Dr. Aparicio is studying the genomics of single cells to understand tumour evolution. He is one 16 speakers that will present at the GSC’s 20th Anniversary Symposium, November 21, 2019.
When Dr. Aparicio embarked on his PhD in the laboratory of Dr. Sydney Brenner in 1991, he planned to study neuronal cells of the retina. But his plans were quickly derailed, starting him down the path to cancer genomics.
“When I got to the lab, Sydney wanted to tell me about an exciting new project he was working on,” says Dr. Aparicio, “I ended up working on the genome of a pufferfish and never did get around to the nervous system.”

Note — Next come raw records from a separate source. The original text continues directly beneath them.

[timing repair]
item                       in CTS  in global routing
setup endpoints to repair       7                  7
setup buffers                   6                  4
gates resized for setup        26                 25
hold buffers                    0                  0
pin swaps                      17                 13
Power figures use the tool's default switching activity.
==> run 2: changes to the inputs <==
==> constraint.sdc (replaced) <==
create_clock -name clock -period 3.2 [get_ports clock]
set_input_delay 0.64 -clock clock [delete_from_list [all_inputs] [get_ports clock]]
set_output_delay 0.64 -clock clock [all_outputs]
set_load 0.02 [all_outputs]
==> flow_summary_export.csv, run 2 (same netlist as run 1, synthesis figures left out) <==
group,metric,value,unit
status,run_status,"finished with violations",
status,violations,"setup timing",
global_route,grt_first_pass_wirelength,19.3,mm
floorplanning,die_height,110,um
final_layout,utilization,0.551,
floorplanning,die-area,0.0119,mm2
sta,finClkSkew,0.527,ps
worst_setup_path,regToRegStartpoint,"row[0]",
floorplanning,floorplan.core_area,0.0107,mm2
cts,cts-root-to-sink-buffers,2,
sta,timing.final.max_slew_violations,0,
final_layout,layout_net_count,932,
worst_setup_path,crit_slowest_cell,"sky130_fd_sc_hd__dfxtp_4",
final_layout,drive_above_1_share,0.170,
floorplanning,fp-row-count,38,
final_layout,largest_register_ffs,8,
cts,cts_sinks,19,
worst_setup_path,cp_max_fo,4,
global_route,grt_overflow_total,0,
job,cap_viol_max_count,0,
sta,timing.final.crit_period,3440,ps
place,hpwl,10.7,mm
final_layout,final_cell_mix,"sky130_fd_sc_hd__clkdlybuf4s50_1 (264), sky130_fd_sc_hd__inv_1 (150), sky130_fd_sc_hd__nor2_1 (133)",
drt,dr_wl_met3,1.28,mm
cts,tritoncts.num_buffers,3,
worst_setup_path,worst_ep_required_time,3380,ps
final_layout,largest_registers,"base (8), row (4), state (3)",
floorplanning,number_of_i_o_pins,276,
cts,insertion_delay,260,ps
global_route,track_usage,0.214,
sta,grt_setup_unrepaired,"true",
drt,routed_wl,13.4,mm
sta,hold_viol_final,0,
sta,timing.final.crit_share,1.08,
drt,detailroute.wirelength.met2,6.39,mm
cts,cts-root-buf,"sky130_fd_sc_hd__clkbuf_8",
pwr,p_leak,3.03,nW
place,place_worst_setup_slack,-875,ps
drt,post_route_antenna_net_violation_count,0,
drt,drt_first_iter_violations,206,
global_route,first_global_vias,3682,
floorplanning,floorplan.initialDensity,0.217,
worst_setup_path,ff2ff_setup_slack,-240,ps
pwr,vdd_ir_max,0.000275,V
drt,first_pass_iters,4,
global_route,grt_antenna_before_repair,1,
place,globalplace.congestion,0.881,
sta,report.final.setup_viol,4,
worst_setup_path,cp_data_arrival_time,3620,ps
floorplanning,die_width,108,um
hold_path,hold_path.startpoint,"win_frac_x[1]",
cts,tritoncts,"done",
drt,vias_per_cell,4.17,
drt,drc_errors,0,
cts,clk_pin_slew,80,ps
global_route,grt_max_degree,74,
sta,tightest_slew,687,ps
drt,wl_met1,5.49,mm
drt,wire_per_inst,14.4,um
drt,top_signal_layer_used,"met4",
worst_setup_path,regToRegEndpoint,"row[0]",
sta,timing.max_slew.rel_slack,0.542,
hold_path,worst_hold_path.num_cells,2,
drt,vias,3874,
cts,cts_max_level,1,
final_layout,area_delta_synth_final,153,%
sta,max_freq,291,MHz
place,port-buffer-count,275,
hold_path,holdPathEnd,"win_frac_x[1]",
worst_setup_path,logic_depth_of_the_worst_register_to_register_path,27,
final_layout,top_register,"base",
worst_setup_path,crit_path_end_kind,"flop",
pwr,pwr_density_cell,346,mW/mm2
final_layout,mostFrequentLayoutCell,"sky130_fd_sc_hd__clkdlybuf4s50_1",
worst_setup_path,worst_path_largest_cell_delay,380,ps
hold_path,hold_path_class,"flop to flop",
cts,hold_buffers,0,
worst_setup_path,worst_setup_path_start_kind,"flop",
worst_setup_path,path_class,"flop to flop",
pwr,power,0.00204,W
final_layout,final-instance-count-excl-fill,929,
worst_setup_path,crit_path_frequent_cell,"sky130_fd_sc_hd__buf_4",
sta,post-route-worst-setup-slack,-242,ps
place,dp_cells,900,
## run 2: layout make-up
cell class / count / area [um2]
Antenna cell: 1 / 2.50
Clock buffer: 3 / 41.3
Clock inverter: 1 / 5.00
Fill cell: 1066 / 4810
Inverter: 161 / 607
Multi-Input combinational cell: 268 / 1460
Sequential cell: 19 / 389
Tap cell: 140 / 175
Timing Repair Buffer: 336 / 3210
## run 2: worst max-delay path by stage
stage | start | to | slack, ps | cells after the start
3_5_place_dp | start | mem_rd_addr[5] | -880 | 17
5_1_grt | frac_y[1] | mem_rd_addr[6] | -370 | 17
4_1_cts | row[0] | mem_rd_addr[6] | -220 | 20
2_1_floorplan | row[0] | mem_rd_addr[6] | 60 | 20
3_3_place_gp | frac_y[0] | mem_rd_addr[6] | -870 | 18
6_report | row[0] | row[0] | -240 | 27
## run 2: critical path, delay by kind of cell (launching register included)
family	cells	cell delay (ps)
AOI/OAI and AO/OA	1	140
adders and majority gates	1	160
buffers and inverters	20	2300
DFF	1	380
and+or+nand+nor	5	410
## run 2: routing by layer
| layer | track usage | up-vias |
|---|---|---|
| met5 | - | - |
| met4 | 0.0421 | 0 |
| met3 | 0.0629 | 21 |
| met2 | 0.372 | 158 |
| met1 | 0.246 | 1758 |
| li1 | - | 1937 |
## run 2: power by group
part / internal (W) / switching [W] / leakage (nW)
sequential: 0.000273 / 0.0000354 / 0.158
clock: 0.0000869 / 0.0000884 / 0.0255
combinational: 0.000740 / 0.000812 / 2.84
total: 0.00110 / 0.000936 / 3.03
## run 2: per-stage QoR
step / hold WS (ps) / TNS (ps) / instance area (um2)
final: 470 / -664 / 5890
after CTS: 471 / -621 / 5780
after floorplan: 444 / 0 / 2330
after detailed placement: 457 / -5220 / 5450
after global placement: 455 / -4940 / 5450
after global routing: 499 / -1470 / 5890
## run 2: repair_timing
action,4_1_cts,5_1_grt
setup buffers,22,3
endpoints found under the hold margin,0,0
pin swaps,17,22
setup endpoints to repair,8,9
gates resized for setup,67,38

Following his medical training at Oxford and doctoral work in Cambridge, Dr. Aparicio held a Wellcome Trust Career Development Fellowship at the Wellcome/CRUK Developmental Biology Institute. He became a senior investigator in the Department of Oncology at Cambridge in 2000. In 2005, he moved to Vancouver where he is now the Nan & Lorraine Robertson Chair in Breast Cancer Research at UBC and Head of the Department of Breast and Molecular Oncology at BC Cancer. He was a co-founder of Paradigm Therapeutics (now, Takeda Cambridge) and Contextual Genomics Ltd. He was elected to the Royal Society of Canada in 2016 and is honored with being a Distinguished University Scholar at UBC. Dr. Aparicio has published 182 papers in genomics and genetics of disease in high impact journals including New England Journal of Medicine, Nature, Science and Cell.
His laboratory is developing techniques to enable co-measurements of genomes, transcriptomes and proteomes from single cells without destroying the spacial context of tumours.
“We are entering an era where the study of genomics in individual cells is becoming a new frontier,” says Dr. Aparicio, “in cancer, this is quintessentially important. The biological paradigm is that cancer is not a static disease.”
The aim is to understand cancer cell evolution; how individual cells within a tumour are related to one another in space within the tissue and over time. He is combining this with mathematical modeling and computational biology to enable predictive modeling of Darwinian evolution within tumour cell populations. He is applying these groundbreaking advances in single cell genomics to cancers with extreme heterogeneity such as triple negative breast cancer.
Dr. Aparicio has a long-standing and successful scientific partnership with researchers at the GSC, leading to an abundance of discoveries and high-impact publications. When he moved to Vancouver, he was intrigued by the opportunities that BC Cancer and the GSC afforded him. The willingness of clinicians to participate in translational research combined with leading sequencing technologies at the GSC enabled his laboratory to contribute to the first wave of discoveries in cancer genomics.
At the GSC’s upcoming 20th anniversary symposium, Dr. Aparicio will describe how the GSC has contributed to the success of his research program with a focus on his latest research in single cell genomics.
“Everyone speaking at the symposium has contributed significantly to the field of genomics,” says Dr. Aparicio, “I think it will be fascinating.”